Dataset records:
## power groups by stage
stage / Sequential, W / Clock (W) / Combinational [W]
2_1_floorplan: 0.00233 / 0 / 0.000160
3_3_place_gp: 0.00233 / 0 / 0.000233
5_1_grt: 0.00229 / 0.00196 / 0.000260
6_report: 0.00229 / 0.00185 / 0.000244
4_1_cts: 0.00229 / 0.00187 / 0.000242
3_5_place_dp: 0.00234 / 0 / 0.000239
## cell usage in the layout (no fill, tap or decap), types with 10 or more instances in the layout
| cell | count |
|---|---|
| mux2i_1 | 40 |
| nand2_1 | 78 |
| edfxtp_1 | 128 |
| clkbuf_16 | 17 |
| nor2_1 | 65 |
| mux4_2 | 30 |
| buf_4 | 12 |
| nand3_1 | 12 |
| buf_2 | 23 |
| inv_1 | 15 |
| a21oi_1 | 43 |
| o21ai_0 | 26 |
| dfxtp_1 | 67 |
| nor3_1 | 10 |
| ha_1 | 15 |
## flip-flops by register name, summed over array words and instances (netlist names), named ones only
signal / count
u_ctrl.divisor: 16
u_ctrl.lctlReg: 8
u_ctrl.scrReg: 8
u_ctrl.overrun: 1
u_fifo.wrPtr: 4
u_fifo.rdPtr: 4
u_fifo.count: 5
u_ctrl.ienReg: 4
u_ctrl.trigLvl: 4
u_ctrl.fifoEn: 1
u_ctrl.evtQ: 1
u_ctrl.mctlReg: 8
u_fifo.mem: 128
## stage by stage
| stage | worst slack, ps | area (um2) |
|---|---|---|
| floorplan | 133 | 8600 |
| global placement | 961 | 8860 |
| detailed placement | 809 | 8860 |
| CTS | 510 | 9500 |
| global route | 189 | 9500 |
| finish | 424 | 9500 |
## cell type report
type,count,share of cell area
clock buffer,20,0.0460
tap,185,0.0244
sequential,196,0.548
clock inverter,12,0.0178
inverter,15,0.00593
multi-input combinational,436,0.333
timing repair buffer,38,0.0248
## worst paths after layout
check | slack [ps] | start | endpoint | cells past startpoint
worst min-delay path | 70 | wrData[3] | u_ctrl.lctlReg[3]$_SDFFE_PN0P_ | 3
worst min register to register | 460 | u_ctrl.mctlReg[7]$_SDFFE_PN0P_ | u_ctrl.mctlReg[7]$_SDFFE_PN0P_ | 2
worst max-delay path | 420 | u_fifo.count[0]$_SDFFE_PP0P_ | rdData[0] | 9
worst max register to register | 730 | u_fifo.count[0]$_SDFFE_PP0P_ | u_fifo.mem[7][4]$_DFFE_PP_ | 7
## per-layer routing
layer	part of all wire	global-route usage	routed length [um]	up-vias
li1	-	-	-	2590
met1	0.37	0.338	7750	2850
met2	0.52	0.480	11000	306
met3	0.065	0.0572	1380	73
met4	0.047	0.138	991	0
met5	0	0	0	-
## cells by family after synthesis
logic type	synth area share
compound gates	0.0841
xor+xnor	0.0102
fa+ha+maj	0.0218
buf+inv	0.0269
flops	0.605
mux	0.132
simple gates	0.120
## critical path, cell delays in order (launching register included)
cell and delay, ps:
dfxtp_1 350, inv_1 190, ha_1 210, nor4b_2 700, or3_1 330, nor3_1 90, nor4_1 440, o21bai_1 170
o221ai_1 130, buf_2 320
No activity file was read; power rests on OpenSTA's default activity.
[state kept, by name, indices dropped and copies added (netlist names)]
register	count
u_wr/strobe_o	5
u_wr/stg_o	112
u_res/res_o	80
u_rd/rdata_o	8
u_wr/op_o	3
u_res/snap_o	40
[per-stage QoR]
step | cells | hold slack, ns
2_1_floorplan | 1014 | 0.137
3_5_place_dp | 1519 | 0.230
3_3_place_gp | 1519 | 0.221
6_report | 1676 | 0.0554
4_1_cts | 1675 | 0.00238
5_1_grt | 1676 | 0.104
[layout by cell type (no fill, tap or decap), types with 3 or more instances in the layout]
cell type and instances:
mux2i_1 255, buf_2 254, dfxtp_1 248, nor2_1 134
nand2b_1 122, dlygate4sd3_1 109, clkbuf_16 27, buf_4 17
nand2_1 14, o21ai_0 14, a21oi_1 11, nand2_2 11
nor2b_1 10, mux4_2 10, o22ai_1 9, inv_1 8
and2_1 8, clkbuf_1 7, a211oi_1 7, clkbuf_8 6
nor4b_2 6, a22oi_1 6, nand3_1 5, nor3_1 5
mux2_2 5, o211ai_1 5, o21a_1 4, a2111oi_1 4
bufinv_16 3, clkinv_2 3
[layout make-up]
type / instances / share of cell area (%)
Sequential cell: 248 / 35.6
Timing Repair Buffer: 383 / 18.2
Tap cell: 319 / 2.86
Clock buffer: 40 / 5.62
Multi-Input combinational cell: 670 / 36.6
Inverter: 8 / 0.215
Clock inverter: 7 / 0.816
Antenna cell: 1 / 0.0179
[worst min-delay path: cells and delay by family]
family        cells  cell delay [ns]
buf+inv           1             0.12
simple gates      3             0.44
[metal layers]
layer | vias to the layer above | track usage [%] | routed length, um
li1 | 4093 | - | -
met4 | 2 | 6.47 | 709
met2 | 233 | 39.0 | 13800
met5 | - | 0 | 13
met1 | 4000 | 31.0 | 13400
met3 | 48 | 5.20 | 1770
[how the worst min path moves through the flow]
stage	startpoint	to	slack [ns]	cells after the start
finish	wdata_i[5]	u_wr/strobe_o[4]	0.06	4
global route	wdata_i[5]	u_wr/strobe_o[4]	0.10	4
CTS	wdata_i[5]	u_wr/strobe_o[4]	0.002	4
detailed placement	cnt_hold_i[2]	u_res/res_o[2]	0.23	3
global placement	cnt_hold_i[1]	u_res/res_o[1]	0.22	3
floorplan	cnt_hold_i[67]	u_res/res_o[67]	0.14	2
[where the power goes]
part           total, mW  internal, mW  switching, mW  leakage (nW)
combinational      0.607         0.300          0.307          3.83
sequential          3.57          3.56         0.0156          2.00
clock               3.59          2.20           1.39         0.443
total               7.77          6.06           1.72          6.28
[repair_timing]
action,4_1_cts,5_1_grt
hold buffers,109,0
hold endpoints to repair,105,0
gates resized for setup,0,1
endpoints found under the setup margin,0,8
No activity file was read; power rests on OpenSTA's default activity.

Instructions for the task.
Nothing is to be left out; every record above must be repeated exactly.

Result for this task.
## power groups by stage
stage / Sequential, W / Clock (W) / Combinational [W]
2_1_floorplan: 0.00233 / 0 / 0.000160
3_3_place_gp: 0.00233 / 0 / 0.000233
5_1_grt: 0.00229 / 0.00196 / 0.000260
6_report: 0.00229 / 0.00185 / 0.000244
4_1_cts: 0.00229 / 0.00187 / 0.000242
3_5_place_dp: 0.00234 / 0 / 0.000239
## cell usage in the layout (no fill, tap or decap), types with 10 or more instances in the layout
| cell | count |
|---|---|
| mux2i_1 | 40 |
| nand2_1 | 78 |
| edfxtp_1 | 128 |
| clkbuf_16 | 17 |
| nor2_1 | 65 |
| mux4_2 | 30 |
| buf_4 | 12 |
| nand3_1 | 12 |
| buf_2 | 23 |
| inv_1 | 15 |
| a21oi_1 | 43 |
| o21ai_0 | 26 |
| dfxtp_1 | 67 |
| nor3_1 | 10 |
| ha_1 | 15 |
## flip-flops by register name, summed over array words and instances (netlist names), named ones only
signal / count
u_ctrl.divisor: 16
u_ctrl.lctlReg: 8
u_ctrl.scrReg: 8
u_ctrl.overrun: 1
u_fifo.wrPtr: 4
u_fifo.rdPtr: 4
u_fifo.count: 5
u_ctrl.ienReg: 4
u_ctrl.trigLvl: 4
u_ctrl.fifoEn: 1
u_ctrl.evtQ: 1
u_ctrl.mctlReg: 8
u_fifo.mem: 128
## stage by stage
| stage | worst slack, ps | area (um2) |
|---|---|---|
| floorplan | 133 | 8600 |
| global placement | 961 | 8860 |
| detailed placement | 809 | 8860 |
| CTS | 510 | 9500 |
| global route | 189 | 9500 |
| finish | 424 | 9500 |
## cell type report
type,count,share of cell area
clock buffer,20,0.0460
tap,185,0.0244
sequential,196,0.548
clock inverter,12,0.0178
inverter,15,0.00593
multi-input combinational,436,0.333
timing repair buffer,38,0.0248
## worst paths after layout
check | slack [ps] | start | endpoint | cells past startpoint
worst min-delay path | 70 | wrData[3] | u_ctrl.lctlReg[3]$_SDFFE_PN0P_ | 3
worst min register to register | 460 | u_ctrl.mctlReg[7]$_SDFFE_PN0P_ | u_ctrl.mctlReg[7]$_SDFFE_PN0P_ | 2
worst max-delay path | 420 | u_fifo.count[0]$_SDFFE_PP0P_ | rdData[0] | 9
worst max register to register | 730 | u_fifo.count[0]$_SDFFE_PP0P_ | u_fifo.mem[7][4]$_DFFE_PP_ | 7
## per-layer routing
layer	part of all wire	global-route usage	routed length [um]	up-vias
li1	-	-	-	2590
met1	0.37	0.338	7750	2850
met2	0.52	0.480	11000	306
met3	0.065	0.0572	1380	73
met4	0.047	0.138	991	0
met5	0	0	0	-
## cells by family after synthesis
logic type	synth area share
compound gates	0.0841
xor+xnor	0.0102
fa+ha+maj	0.0218
buf+inv	0.0269
flops	0.605
mux	0.132
simple gates	0.120
## critical path, cell delays in order (launching register included)
cell and delay, ps:
dfxtp_1 350, inv_1 190, ha_1 210, nor4b_2 700, or3_1 330, nor3_1 90, nor4_1 440, o21bai_1 170
o221ai_1 130, buf_2 320
No activity file was read; power rests on OpenSTA's default activity.
[state kept, by name, indices dropped and copies added (netlist names)]
register	count
u_wr/strobe_o	5
u_wr/stg_o	112
u_res/res_o	80
u_rd/rdata_o	8
u_wr/op_o	3
u_res/snap_o	40
[per-stage QoR]
step | cells | hold slack, ns
2_1_floorplan | 1014 | 0.137
3_5_place_dp | 1519 | 0.230
3_3_place_gp | 1519 | 0.221
6_report | 1676 | 0.0554
4_1_cts | 1675 | 0.00238
5_1_grt | 1676 | 0.104
[layout by cell type (no fill, tap or decap), types with 3 or more instances in the layout]
cell type and instances:
mux2i_1 255, buf_2 254, dfxtp_1 248, nor2_1 134
nand2b_1 122, dlygate4sd3_1 109, clkbuf_16 27, buf_4 17
nand2_1 14, o21ai_0 14, a21oi_1 11, nand2_2 11
nor2b_1 10, mux4_2 10, o22ai_1 9, inv_1 8
and2_1 8, clkbuf_1 7, a211oi_1 7, clkbuf_8 6
nor4b_2 6, a22oi_1 6, nand3_1 5, nor3_1 5
mux2_2 5, o211ai_1 5, o21a_1 4, a2111oi_1 4
bufinv_16 3, clkinv_2 3
[layout make-up]
type / instances / share of cell area (%)
Sequential cell: 248 / 35.6
Timing Repair Buffer: 383 / 18.2
Tap cell: 319 / 2.86
Clock buffer: 40 / 5.62
Multi-Input combinational cell: 670 / 36.6
Inverter: 8 / 0.215
Clock inverter: 7 / 0.816
Antenna cell: 1 / 0.0179
[worst min-delay path: cells and delay by family]
family        cells  cell delay [ns]
buf+inv           1             0.12
simple gates      3             0.44
[metal layers]
layer | vias to the layer above | track usage [%] | routed length, um
li1 | 4093 | - | -
met4 | 2 | 6.47 | 709
met2 | 233 | 39.0 | 13800
met5 | - | 0 | 13
met1 | 4000 | 31.0 | 13400
met3 | 48 | 5.20 | 1770
[how the worst min path moves through the flow]
stage	startpoint	to	slack [ns]	cells after the start
finish	wdata_i[5]	u_wr/strobe_o[4]	0.06	4
global route	wdata_i[5]	u_wr/strobe_o[4]	0.10	4
CTS	wdata_i[5]	u_wr/strobe_o[4]	0.002	4
detailed placement	cnt_hold_i[2]	u_res/res_o[2]	0.23	3
global placement	cnt_hold_i[1]	u_res/res_o[1]	0.22	3
floorplan	cnt_hold_i[67]	u_res/res_o[67]	0.14	2
[where the power goes]
part           total, mW  internal, mW  switching, mW  leakage (nW)
combinational      0.607         0.300          0.307          3.83
sequential          3.57          3.56         0.0156          2.00
clock               3.59          2.20           1.39         0.443
total               7.77          6.06           1.72          6.28
[repair_timing]
action,4_1_cts,5_1_grt
hold buffers,109,0
hold endpoints to repair,105,0
gates resized for setup,0,1
endpoints found under the setup margin,0,8
No activity file was read; power rests on OpenSTA's default activity.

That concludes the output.